- _DATASET CONTENT_:
Background: an optimization exercise with open tools, aiming at a short achievable clock period and few clock cycles. Do not read the settings as production practice. Power and IR drop assume default switching activity.

==> inputs of trial 42 <==
==> flow/design.v (excerpt) <==
module s3lcd_compositor (
    input  wire        clk,
    input  wire        rst,
    input  wire        cmd_valid,
    output reg         cmd_ready,
    input  wire [7:0]  cmd_op,
    input  wire [31:0] cmd_x,
    input  wire [31:0] cmd_y,
    input  wire [31:0] cmd_w,
    input  wire [31:0] cmd_h,
    input  wire [15:0] cmd_color,
    input  wire [7:0]  cmd_alpha,
    input  wire [1:0]  cmd_wrap,       
    input  wire [31:0] cmd_src,        
    output reg         src_en,
    output reg  [31:0] src_addr,
    input  wire [15:0] src_data,
    output reg         rd_en,
    output reg  [11:0] rd_addr,
    input  wire [15:0] rd_data,
    output reg         wr_en,
    output reg  [11:0] wr_addr,
    output reg  [15:0] wr_data,
    output reg  [1:0]  rotation
);
    localparam [7:0] OP_SET_ROTATION = 8'h01;
    localparam [7:0] OP_CLEAR        = 8'h02;
    localparam [7:0] OP_SET_PIXEL    = 8'h10;
    localparam [7:0] OP_HLINE        = 8'h11;
    localparam [7:0] OP_VLINE        = 8'h12;
    localparam [7:0] OP_FILL_RECT    = 8'h13;
    localparam [7:0] OP_BLIT         = 8'h20;
    reg  [3:0] rot_i;
    wire [1:0] rsel = {rot_i[3] | rot_i[2], rot_i[3] | rot_i[1]};
    reg [6:0] fb_w, fb_h;
    always @(*) begin
        case (rsel)
            2'd0:    begin fb_w = 7'd64; fb_h = 7'd48; end
            2'd1:    begin fb_w = 7'd48; fb_h = 7'd64; end
            2'd2:    begin fb_w = 7'd40; fb_h = 7'd30; end
            default: begin fb_w = 7'd7;  fb_h = 7'd5;  end
        endcase
    end
    wire [5:0] wm1 = fb_w[5:0] - 6'd1;
    wire [5:0] hm1 = fb_h[5:0] - 6'd1;
    wire [5:0] wm2 = fb_w[5:0] - 6'd2;
    wire [5:0] hm2 = fb_h[5:0] - 6'd2;
    reg st1, st2, stmul;
    reg stn1, stn2, stn3, stn4, stdx, stdy, stdf;
    reg pass2;
    reg g_run;
    reg [31:0] c_x, c_y, c_w, c_h;
    reg [15:0] c_color;
    reg [7:0]  c_alpha;
    reg [31:0] c_src;
  ...
export LEC_CHECK = 0
export ABC_CLOCK_PERIOD_IN_PS = 3000
export CAP_MARGIN = 20
export CORE_MARGIN = 2
export CORE_UTILIZATION = 55
export PLACE_DENSITY = 0.7
export SLEW_MARGIN = 20
create_clock -name core_clock -period 10.0 [get_ports {clk}]
standard.sh (not shown) runs the stock make flow with config.mk's settings and CLKGATE_MAP_FILE= SYNTH_SCRIPT=/design/flow/synth_recipe.tcl, a recipe that flattens the netlist after the stock synthesis.
==> flow/flow/run.sh <==
#!/bin/bash
# Standard ORFS layout (the standard.sh, unchanged synthesis), with the
# timing-repair steps asked to reach a larger setup margin at the design's
# own clock period and constraints. Each step's full output is in orfs/logs;
# make's own output is in flow_make.log.
set -euo pipefail
bash standard.sh SETUP_SLACK_MARGIN=7.0 finish > flow_make.log 2>&1
==> trial 57: changes against trial 42 <==
--- a/flow/design.v
+++ b/flow/design.v
@@ -26,19 +26,17 @@
     localparam [7:0] OP_SET_ROTATION = 8'h01;
     localparam [7:0] OP_CLEAR        = 8'h02;
     localparam [7:0] OP_SET_PIXEL    = 8'h10;
     localparam [7:0] OP_HLINE        = 8'h11;
     localparam [7:0] OP_VLINE        = 8'h12;
     localparam [7:0] OP_FILL_RECT    = 8'h13;
     localparam [7:0] OP_BLIT         = 8'h20;
-    reg  [3:0] rot_i;
-    wire [1:0] rsel = {rot_i[3] | rot_i[2], rot_i[3] | rot_i[1]};
     reg [6:0] fb_w, fb_h;
     always @(*) begin
-        case (rsel)
+        case (rotation)
             2'd0:    begin fb_w = 7'd64; fb_h = 7'd48; end
             2'd1:    begin fb_w = 7'd48; fb_h = 7'd64; end
             2'd2:    begin fb_w = 7'd40; fb_h = 7'd30; end
             default: begin fb_w = 7'd7;  fb_h = 7'd5;  end
         endcase
     end
     wire [5:0] wm1 = fb_w[5:0] - 6'd1;
@@ -83,16 +81,16 @@
             ge = (v >= $signed({4'd0, n}));
             fw = (v >= -$signed({4'd0, n})) && (v < $signed({3'd0, n, 1'b0}));
             wrapc = {fw, ge, v[10] ? p[5:0] : (ge ? m[5:0] : v[5:0])};
         end
     endfunction
     wire [7:0] wx0 = wrapc(xs, 7'd64), wx1 = wrapc(xs, 7'd48), wx2 = wrapc(xs, 7'd40), wx3 = wrapc(xs, 7'd7);
     wire [7:0] wy0 = wrapc(ys, 7'd48), wy1 = wrapc(ys, 7'd64), wy2 = wrapc(ys, 7'd30), wy3 = wrapc(ys, 7'd5);
-    wire [7:0] wx = rot_i[0] ? wx0 : rot_i[1] ? wx1 : rot_i[2] ? wx2 : wx3;
-    wire [7:0] wy = rot_i[0] ? wy0 : rot_i[1] ? wy1 : rot_i[2] ? wy2 : wy3;
+    wire [7:0] wx = (rotation == 2'd0) ? wx0 : (rotation == 2'd1) ? wx1 : (rotation == 2'd2) ? wx2 : wx3;
+    wire [7:0] wy = (rotation == 2'd0) ? wy0 : (rotation == 2'd1) ? wy1 : (rotation == 2'd2) ? wy2 : wy3;
     wire [5:0] x_wr = wx[5:0];
     wire       x_ge = wx[6];
     wire       x_fw = wx[7];
     wire [5:0] y_wr = wy[5:0];
     wire       y_ge = wy[6];
     wire       y_fw = wy[7];
     wire signed [10:0] xe = xs + ws - 11'sd1;
@@ -138,15 +136,15 @@
     wire [7:0] div_trial = {div_rem[6:0], div_mag[31]};
     wire [7:0] div_next  = (div_trial >= {1'b0, div_mod}) ? div_trial - {1'b0, div_mod} : div_trial;
     wire [6:0] div_res   = (div_neg && div_rem != 8'd0) ? div_mod - div_rem[6:0] : div_rem[6:0];
     wire [31:0] mag_x = c_x[31] ? (~c_x + 32'd1) : c_x;
     wire [31:0] mag_y = c_y[31] ? (~c_y + 32'd1) : c_y;
     reg [11:0] addr0, addr0w, ymul;
     always @(*) begin
-        case (rsel)
+        case (rotation)
             2'd0: begin
                 addr0  = {s_y0, s_x0};
                 addr0w = {s_y0 + 6'd1, s_x0};
                 ymul   = {s_y0, 6'd0};
             end
             2'd1: begin
                 addr0  = {1'b0, s_y0, 5'd0} + {2'b0, s_y0, 4'd0} + {6'd0, s_x0};
@@ -178,72 +176,70 @@
                 3'b100: xbig = ~e[10] & (e[9:0] >= 10'd47);
                 3'b101: xbig = ~e[10] & (e[9:0] >= 10'd63);
                 3'b110: xbig = ~e[10] & (e[9:0] >= 10'd29);
                 default: xbig = ~e[10] & (e[9:0] >= 10'd4);
             endcase
         end
     endfunction
-    wire x_big = xbig(s_xe, rsel, 1'b0);
-    wire y_big = xbig(s_ye, rsel, 1'b1);
+    wire x_big = xbig(s_xe, rotation, 1'b0);
+    wire y_big = xbig(s_ye, rotation, 1'b1);
     wire [5:0] xe6m1 = s_xe[5:0] - 6'd1;
     wire [5:0] ye6m1 = s_ye[5:0] - 6'd1;
     wire [5:0] xl_m1 = x_big ? wm2 : xe6m1;
     wire [5:0] yl_m1 = y_big ? hm2 : ye6m1;
     wire x0_wm1 = (s_x0 == wm1);
     wire y0_hm1 = (s_y0 == hm1);
     wire x_one = x_big ? x0_wm1 : (s_x0 == s_xe[5:0]);    
     wire y_one = y_big ? y0_hm1 : (s_y0 == s_ye[5:0]);    
     wire s_empty = s_pe | s_xe[10] | s_ye[10];
     wire i_atb  = m_wv ? y0_hm1 : m_wh ? x0_wm1 : x_one;
     wire i_last = m_rect ? (x_one & y_one) : s_cnt1;
     wire [31:0] sptr0 = c_src + {b_skx[30:0], 1'b0};
     reg [5:0]  g_pos, g_posreset, g_poslim_m1, g_row, g_yl_m1;
     reg        g_single, g_atb, g_rowlast, g_cnt1, g_last;
-    reg [11:0] g_addr, g_rownext, g_rowstep, g_step;
-    reg [31:0] g_sptr;
+    reg [11:0] g_rownext, g_rowstep, g_step;
     reg [31:0] g_cnt;
     reg [31:0] srow2;
     reg [31:0] mul_q, mul_m;
     wire        bnd       = g_atb;
-    wire [11:0] step_addr = g_addr + g_step;
+    wire [11:0] step_addr = rd_addr + g_step;
     wire [5:0]  r_pos     = bnd ? g_posreset : g_pos + 6'd1;
     wire        r_atb     = bnd ? g_single : (g_pos == g_poslim_m1);
     wire        r_rowlast = bnd ? (g_row == g_yl_m1) : g_rowlast;
     wire        r_cnt1    = (g_cnt == 32'd2);
     wire        r_last    = m_rect ? (r_atb & r_rowlast) : r_cnt1;
     wire [11:0] r_addr    = bnd ? g_rownext : step_addr;
-    wire [31:0] r_sptr    = bnd ? srow2 : g_sptr + 32'd2;
+    wire [31:0] r_sptr    = bnd ? srow2 : src_addr + 32'd2;
     wire        mul_done  = (mul_q[31:1] == 31'd0);
-    wire [31:0] mul_sum   = g_sptr + mul_m;
-    wire [31:0] mul_ptr   = mul_q[0] ? mul_sum : g_sptr;
+    wire [31:0] mul_sum   = src_addr + mul_m;
     reg  [11:0] n_addr;
     reg         n_run, n_last;
     always @(*) begin
-        n_addr = g_addr;
+        n_addr = rd_addr;
         n_run  = 1'b0;
         n_last = g_last;
         if (st2) begin
             n_addr = addr0;
             n_run  = ~s_empty & ~s_needmul;
             n_last = i_last;
         end else if (stmul) begin
             n_run  = mul_done;
         end else if (g_run) begin
             n_addr = r_addr;
             n_run  = ~g_last;
             n_last = r_last;
         end
     end
-    reg        p1_v, p2_v;
-    reg [11:0] p1_a, p2_a;
-    reg        p1_l, p2_l;
-    reg [15:0] f1;
-    reg [10:0] qf_rh, qf_rl, qf_gh, qf_gl, qf_bh, qf_bl;    
-    reg [10:0] qb_rh, qb_rl, qb_gh, qb_gl, qb_bh, qb_bl;
-    reg        wdone;                 
+    reg        p1_v, p2_v, p3_v;
+    reg [11:0] p1_a, p2_a, p3_a;
+    reg        p1_l, p2_l, p3_l;
+    reg [15:0] rdq, fq, f2;
+    reg [13:0] pf_r, pb_r, pf_b, pb_b;
+    reg [14:0] pf_g, pb_g;
+    reg        wr_last;
     function [10:0] tsel;      
         input [2:0]  k;
         input [7:0]  a;
         input [10:0] t3, t5, t6, t7;
         begin
             case (k)
                 3'd0: tsel = 11'd0;
@@ -253,19 +249,30 @@
                 3'd4: tsel = {1'd0, a, 2'b0};
                 3'd5: tsel = t5;
                 3'd6: tsel = t6;
                 default: tsel = t7;
             endcase
         end
     endfunction
-    wire [7:0]  inv_a = ~c_alpha;
-    wire [15:0] fin   = m_blit ? src_data : c_color;
-    wire [14:0] sum_r = {qf_rh, 3'b0} + {3'b0, qf_rl} + {qb_rh, 3'b0} + {3'b0, qb_rl};
-    wire [14:0] sum_g = {qf_gh, 3'b0} + {3'b0, qf_gl} + {qb_gh, 3'b0} + {3'b0, qb_gl};
-    wire [14:0] sum_b = {qf_bh, 3'b0} + {3'b0, qf_bl} + {qb_bh, 3'b0} + {3'b0, qb_bl};
+    wire [7:0] inv_a = ~c_alpha;
+    wire [10:0] fa_r_hi = tsel({1'b0, fq[15:14]}, c_alpha, ta3, ta5, ta6, ta7);
+    wire [10:0] fa_r_lo = tsel(fq[13:11], c_alpha, ta3, ta5, ta6, ta7);
+    wire [10:0] fa_g_hi = tsel(fq[10:8],  c_alpha, ta3, ta5, ta6, ta7);
+    wire [10:0] fa_g_lo = tsel(fq[7:5],   c_alpha, ta3, ta5, ta6, ta7);
+    wire [10:0] fa_b_hi = tsel({1'b0, fq[4:3]}, c_alpha, ta3, ta5, ta6, ta7);
+    wire [10:0] fa_b_lo = tsel(fq[2:0],   c_alpha, ta3, ta5, ta6, ta7);
+    wire [10:0] ba_r_hi = tsel({1'b0, rdq[15:14]}, inv_a, ti3, ti5, ti6, ti7);
+    wire [10:0] ba_r_lo = tsel(rdq[13:11], inv_a, ti3, ti5, ti6, ti7);
+    wire [10:0] ba_g_hi = tsel(rdq[10:8],  inv_a, ti3, ti5, ti6, ti7);
+    wire [10:0] ba_g_lo = tsel(rdq[7:5],   inv_a, ti3, ti5, ti6, ti7);
+    wire [10:0] ba_b_hi = tsel({1'b0, rdq[4:3]}, inv_a, ti3, ti5, ti6, ti7);
+    wire [10:0] ba_b_lo = tsel(rdq[2:0],   inv_a, ti3, ti5, ti6, ti7);
+    wire [14:0] sum_r = pf_r + pb_r;
+    wire [15:0] sum_g = pf_g + pb_g;
+    wire [14:0] sum_b = pf_b + pb_b;
     wire [15:0] blended = {sum_r[12:8], sum_g[13:8], sum_b[12:8]};
     wire accept = cmd_ready & cmd_valid;
     always @(posedge clk) begin
         if (cmd_ready) begin
             c_x     <= cmd_x;
             c_y     <= cmd_y;
             c_w     <= cmd_w;
@@ -358,108 +365,105 @@
         if (stdf) begin
             div_rem <= 8'd0;
             div_cnt <= 6'd0;
             div_y   <= 1'b1;
             div_neg <= c_y[31];
             div_mag <= mag_y;
         end
-        g_addr  <= n_addr;
+        rd_addr <= n_addr;
         g_last  <= n_last;
-        rd_addr  <= st2 ? addr0 : stmul ? g_addr : r_addr;
-        src_addr <= st2 ? sptr0 : stmul ? mul_ptr : r_sptr;
         if (st2) begin
             g_pos       <= m_wv ? s_y0 : s_x0;
             g_posreset  <= m_rect ? s_x0 : 6'd0;
             g_poslim_m1 <= m_wv ? hm2 : m_wh ? wm2 : xl_m1;
             g_single    <= m_rect & x_one;
             g_atb       <= i_atb;
             g_row       <= s_y0;
             g_yl_m1     <= yl_m1;
             g_rowlast   <= y_one;
             g_rownext   <= m_wv ? {6'd0, s_x0} : m_wh ? ymul : addr0w;
             g_rowstep   <= m_rect ? {5'd0, fb_w} : 12'd0;
             g_step      <= m_wv ? {5'd0, fb_w} : 12'd1;
             g_cnt       <= s_cnt;
             g_cnt1      <= s_cnt1;
-            g_sptr      <= sptr0;
+            src_addr    <= sptr0;
             srow2       <= b_srcst + {b_skx[30:0], 1'b0};
             mul_q       <= b_sky;
             mul_m       <= b_stride;
         end else if (stmul) begin
-            g_sptr <= mul_ptr;
-            if (mul_q[0]) srow2 <= srow2 + mul_m;
+            if (mul_q[0]) begin
+                src_addr <= mul_sum;
+                srow2    <= srow2 + mul_m;
+            end
             mul_q <= mul_q >> 1;
             mul_m <= mul_m << 1;
         end else if (g_run) begin
             g_pos     <= r_pos;
             g_atb     <= r_atb;
             g_rowlast <= r_rowlast;
             g_cnt     <= g_cnt - 32'd1;
             g_cnt1    <= r_cnt1;
             if (bnd) begin
                 g_row     <= g_row + 6'd1;
                 g_rownext <= g_rownext + g_rowstep;
                 srow2     <= srow2 + b_stride;
             end
-            g_sptr <= r_sptr;
+            src_addr <= r_sptr;
         end
-        p1_a <= g_addr;
+        p1_a <= rd_addr;
         p1_l <= g_last;
         p2_a <= p1_a;
         p2_l <= p1_l;
-        f1    <= fin;
-        qf_rh <= tsel({1'b0, fin[15:14]}, c_alpha, ta3, ta5, ta6, ta7);
-        qf_rl <= tsel(fin[13:11],         c_alpha, ta3, ta5, ta6, ta7);
-        qf_gh <= tsel(fin[10:8],          c_alpha, ta3, ta5, ta6, ta7);
-        qf_gl <= tsel(fin[7:5],           c_alpha, ta3, ta5, ta6, ta7);
-        qf_bh <= tsel({1'b0, fin[4:3]},   c_alpha, ta3, ta5, ta6, ta7);
-        qf_bl <= tsel(fin[2:0],           c_alpha, ta3, ta5, ta6, ta7);
-        qb_rh <= tsel({1'b0, rd_data[15:14]}, inv_a, ti3, ti5, ti6, ti7);
-        qb_rl <= tsel(rd_data[13:11],         inv_a, ti3, ti5, ti6, ti7);
-        qb_gh <= tsel(rd_data[10:8],          inv_a, ti3, ti5, ti6, ti7);
-        qb_gl <= tsel(rd_data[7:5],           inv_a, ti3, ti5, ti6, ti7);
-        qb_bh <= tsel({1'b0, rd_data[4:3]},   inv_a, ti3, ti5, ti6, ti7);
-        qb_bl <= tsel(rd_data[2:0],           inv_a, ti3, ti5, ti6, ti7);
+        p3_a <= p2_a;
+        p3_l <= p2_l;
+        rdq  <= rd_data;
+        fq   <= m_blit ? src_data : c_color;
+        f2   <= fq;
+        pf_r <= {fa_r_hi, 3'b0} + {3'b0, fa_r_lo};
+        pf_g <= {1'b0, fa_g_hi, 3'b0} + {4'b0, fa_g_lo};
+        pf_b <= {fa_b_hi, 3'b0} + {3'b0, fa_b_lo};
+        pb_r <= {ba_r_hi, 3'b0} + {3'b0, ba_r_lo};
+        pb_g <= {1'b0, ba_g_hi, 3'b0} + {4'b0, ba_g_lo};
+        pb_b <= {ba_b_hi, 3'b0} + {3'b0, ba_b_lo};
         if (m_fillopq) begin
-            wr_addr <= st2 ? addr0 : r_addr;
+            wr_addr <= n_addr;
+            wr_last <= n_last;
             wr_data <= c_color;
         end else begin
-            wr_addr <= p2_a;
-            wr_data <= m_opq ? f1 : blended;
+            wr_addr <= p3_a;
+            wr_last <= p3_l;
+            wr_data <= m_opq ? f2 : blended;
         end
         if (rst) begin
             cmd_ready <= 1'b1;
             rotation  <= 2'd0;
-            rot_i     <= 4'b0001;
-            wdone     <= 1'b0;
             st1 <= 1'b0; st2 <= 1'b0; stmul <= 1'b0;
             stn1 <= 1'b0; stn2 <= 1'b0; stn3 <= 1'b0; stn4 <= 1'b0;
             stdx <= 1'b0; stdy <= 1'b0; stdf <= 1'b0;
             pass2 <= 1'b0;
             g_run  <= 1'b0;
             rd_en  <= 1'b0;
             src_en <= 1'b0;
             wr_en  <= 1'b0;
-            p1_v <= 1'b0; p2_v <= 1'b0;
+            p1_v <= 1'b0; p2_v <= 1'b0; p3_v <= 1'b0;
         end else begin
             st1   <= accept;
             st2   <= 1'b0;
             stn1  <= 1'b0;
             stn2  <= stn1;
             stn3  <= stn2;
             stn4  <= stn3;
             stdf  <= 1'b0;
             stmul <= 1'b0;
             if (accept) pass2 <= 1'b0;
             if (cmd_ready) cmd_ready <= ~cmd_valid;
-            else           cmd_ready <= wdone;
+            else           cmd_ready <= wr_en & wr_last;
             if (st1) begin
                 if (d_rot) begin
                     rotation  <= c_x[1:0];
-                    rot_i     <= 4'b0001 << c_x[1:0];
                     cmd_ready <= 1'b1;
                 end else if (!d_draw || (a_zero && !d_clr)) begin
                     cmd_ready <= 1'b1;
                 end else if (!fast) begin
                     stn1 <= 1'b1;
                 end else begin
                     st2 <= 1'b1;
@@ -486,12 +490,12 @@
             end
             if (stmul && !mul_done) stmul <= 1'b1;
             g_run  <= n_run;
             rd_en  <= n_run & ~m_fillopq;
             src_en <= n_run & m_blit;
             p1_v   <= g_run & ~m_fillopq;
             p2_v   <= p1_v;
-            wr_en  <= m_fillopq ? n_run : p2_v;
-            wdone  <= m_fillopq ? (n_run & n_last) : (p2_v & p2_l);
+            p3_v   <= p2_v;
+            wr_en  <= m_fillopq ? n_run : p3_v;
         end
     end
 endmodule
CORE_UTILIZATION = 40   (was 55)
PLACE_DENSITY = 0.6   (was 0.7)
==> summary of the runs <==
Trial 57 passed the timing, design-rule and antenna checks. Trial 42 passed the timing, design-rule and antenna checks. Of trial 57 and trial 42, trial 42 has the higher area after synthesis (gap about 2%, measured against trial 42). Total power: trial 42 is larger than trial 57 (about 0.5%). Of trial 42 and trial 57, trial 57 has the higher worst setup slack (gap 48 ps). In trial 57 the cell count is larger than in trial 42, by 5.8%. Against trial 57, the sequential power of trial 42 is larger by about 2%. Register-to-register slack: trial 57 is higher than trial 42 (50 ps). Of trial 57 and trial 42, trial 42 has the higher worst hold slack (gap 1.4 ps).
Function was not checked in any run of this note: the RTL went through the layout flow alone.

[what the ideal ports hide]
How much do the figures lean on ideal ports? The routed layouts below were timed once more, with nothing changed but the port constraints. Step 1: set_driving_cell puts a clkbuf_16 on clk and a buf_2 on each other input, an assumption about the parent block. Step 2, shift: input delay + t, output delay - t, t = (earliest + latest rising clock arrival at the registers) / 2. This alone moves slack from input paths to output paths. a / b / c = no drivers / after step 1 / after step 2; a / b = the first two.
run	shift t [ns]	slack for setup (ns)	worst hold slack (ns)
trial 42	0.830	6.476 / 6.476 / 6.216	0.327 / 0.327 / 0.327
trial 57	0.849	6.524 / 6.484 / 6.351	0.326 / 0.326 / 0.326
After both steps setup and hold are still met in every run listed. The setup slack of trial 42, which loses most, moves by 0.000 ns with the drivers and by -0.260 ns with both steps.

- _TASK INSTRUCTIONS_:
Go line by line through the data and copy any that contain "blended".

- _ANSWER BOX_:
     wire [15:0] blended = {sum_r[12:8], sum_g[13:8], sum_b[12:8]};
-            wr_data <= m_opq ? f1 : blended;
+            wr_data <= m_opq ? f2 : blended;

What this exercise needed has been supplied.